Supplied entries
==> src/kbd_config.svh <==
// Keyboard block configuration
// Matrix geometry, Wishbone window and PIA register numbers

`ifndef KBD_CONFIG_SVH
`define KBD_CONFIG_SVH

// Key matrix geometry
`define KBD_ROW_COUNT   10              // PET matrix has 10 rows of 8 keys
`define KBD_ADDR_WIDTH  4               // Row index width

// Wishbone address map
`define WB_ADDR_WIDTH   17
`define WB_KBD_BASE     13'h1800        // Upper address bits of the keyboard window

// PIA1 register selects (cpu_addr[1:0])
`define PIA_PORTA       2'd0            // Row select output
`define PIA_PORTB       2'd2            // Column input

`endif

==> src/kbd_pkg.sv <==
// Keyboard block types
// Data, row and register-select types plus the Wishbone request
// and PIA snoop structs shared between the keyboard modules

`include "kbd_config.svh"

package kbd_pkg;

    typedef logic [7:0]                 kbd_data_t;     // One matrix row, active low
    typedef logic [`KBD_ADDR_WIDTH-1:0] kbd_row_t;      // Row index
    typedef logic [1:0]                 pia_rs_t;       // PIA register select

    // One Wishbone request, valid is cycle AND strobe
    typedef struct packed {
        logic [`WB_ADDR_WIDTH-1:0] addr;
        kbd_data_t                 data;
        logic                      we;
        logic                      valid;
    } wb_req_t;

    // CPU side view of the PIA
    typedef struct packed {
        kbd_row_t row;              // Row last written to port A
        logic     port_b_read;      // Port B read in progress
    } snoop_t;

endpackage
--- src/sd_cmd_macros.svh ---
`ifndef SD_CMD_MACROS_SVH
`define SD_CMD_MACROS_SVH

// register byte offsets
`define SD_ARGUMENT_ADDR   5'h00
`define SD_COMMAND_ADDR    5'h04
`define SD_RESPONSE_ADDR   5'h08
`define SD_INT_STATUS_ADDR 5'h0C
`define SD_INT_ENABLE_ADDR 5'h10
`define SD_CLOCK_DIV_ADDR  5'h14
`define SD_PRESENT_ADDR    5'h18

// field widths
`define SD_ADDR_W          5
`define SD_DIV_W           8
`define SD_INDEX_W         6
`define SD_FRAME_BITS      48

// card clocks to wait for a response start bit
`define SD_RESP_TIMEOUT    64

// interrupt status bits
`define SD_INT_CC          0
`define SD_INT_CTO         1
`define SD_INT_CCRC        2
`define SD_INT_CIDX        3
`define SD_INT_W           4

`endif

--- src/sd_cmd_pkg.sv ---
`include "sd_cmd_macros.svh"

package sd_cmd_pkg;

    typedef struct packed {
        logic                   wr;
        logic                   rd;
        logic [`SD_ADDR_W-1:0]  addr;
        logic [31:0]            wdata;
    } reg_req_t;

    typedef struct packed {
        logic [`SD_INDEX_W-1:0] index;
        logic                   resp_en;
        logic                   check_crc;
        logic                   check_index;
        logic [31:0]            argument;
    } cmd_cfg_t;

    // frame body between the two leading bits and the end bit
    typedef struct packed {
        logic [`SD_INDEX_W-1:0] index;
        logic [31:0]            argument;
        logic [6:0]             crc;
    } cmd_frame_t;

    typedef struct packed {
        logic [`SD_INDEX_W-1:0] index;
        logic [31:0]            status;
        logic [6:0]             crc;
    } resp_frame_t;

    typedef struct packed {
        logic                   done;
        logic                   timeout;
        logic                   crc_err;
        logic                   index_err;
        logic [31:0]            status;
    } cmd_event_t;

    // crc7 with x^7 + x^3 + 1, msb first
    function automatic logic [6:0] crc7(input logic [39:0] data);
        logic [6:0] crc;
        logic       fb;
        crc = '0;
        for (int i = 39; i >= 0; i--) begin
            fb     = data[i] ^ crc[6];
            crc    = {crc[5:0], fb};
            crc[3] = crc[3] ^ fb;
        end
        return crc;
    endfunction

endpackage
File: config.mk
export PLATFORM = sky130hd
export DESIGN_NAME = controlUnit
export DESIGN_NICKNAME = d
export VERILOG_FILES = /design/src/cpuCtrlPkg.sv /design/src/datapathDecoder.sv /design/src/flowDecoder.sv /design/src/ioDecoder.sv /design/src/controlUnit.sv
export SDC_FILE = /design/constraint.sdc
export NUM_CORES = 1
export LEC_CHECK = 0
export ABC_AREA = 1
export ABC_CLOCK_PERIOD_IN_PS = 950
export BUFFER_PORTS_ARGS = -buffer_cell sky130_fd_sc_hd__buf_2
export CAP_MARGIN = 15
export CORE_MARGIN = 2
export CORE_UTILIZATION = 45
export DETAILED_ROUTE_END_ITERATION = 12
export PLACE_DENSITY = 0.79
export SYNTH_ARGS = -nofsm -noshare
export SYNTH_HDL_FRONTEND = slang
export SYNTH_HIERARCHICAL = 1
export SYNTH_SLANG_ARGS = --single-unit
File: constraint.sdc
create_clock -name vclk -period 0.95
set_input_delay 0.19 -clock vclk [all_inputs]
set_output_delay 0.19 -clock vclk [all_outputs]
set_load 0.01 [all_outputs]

---

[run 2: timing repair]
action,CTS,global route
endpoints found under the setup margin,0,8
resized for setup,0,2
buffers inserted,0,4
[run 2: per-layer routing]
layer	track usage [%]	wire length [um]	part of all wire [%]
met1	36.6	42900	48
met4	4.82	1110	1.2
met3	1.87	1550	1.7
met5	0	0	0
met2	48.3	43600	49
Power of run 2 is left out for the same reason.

Problem to solve
Look above for the line that contains "[run 2: timing repair]". Starting there, transcribe every line exactly until you have copied the line that contains "Power of run".

Solution to the problem
[run 2: timing repair]
action,CTS,global route
endpoints found under the setup margin,0,8
resized for setup,0,2
buffers inserted,0,4
[run 2: per-layer routing]
layer	track usage [%]	wire length [um]	part of all wire [%]
met1	36.6	42900	48
met4	4.82	1110	1.2
met3	1.87	1550	1.7
met5	0	0	0
met2	48.3	43600	49
Power of run 2 is left out for the same reason.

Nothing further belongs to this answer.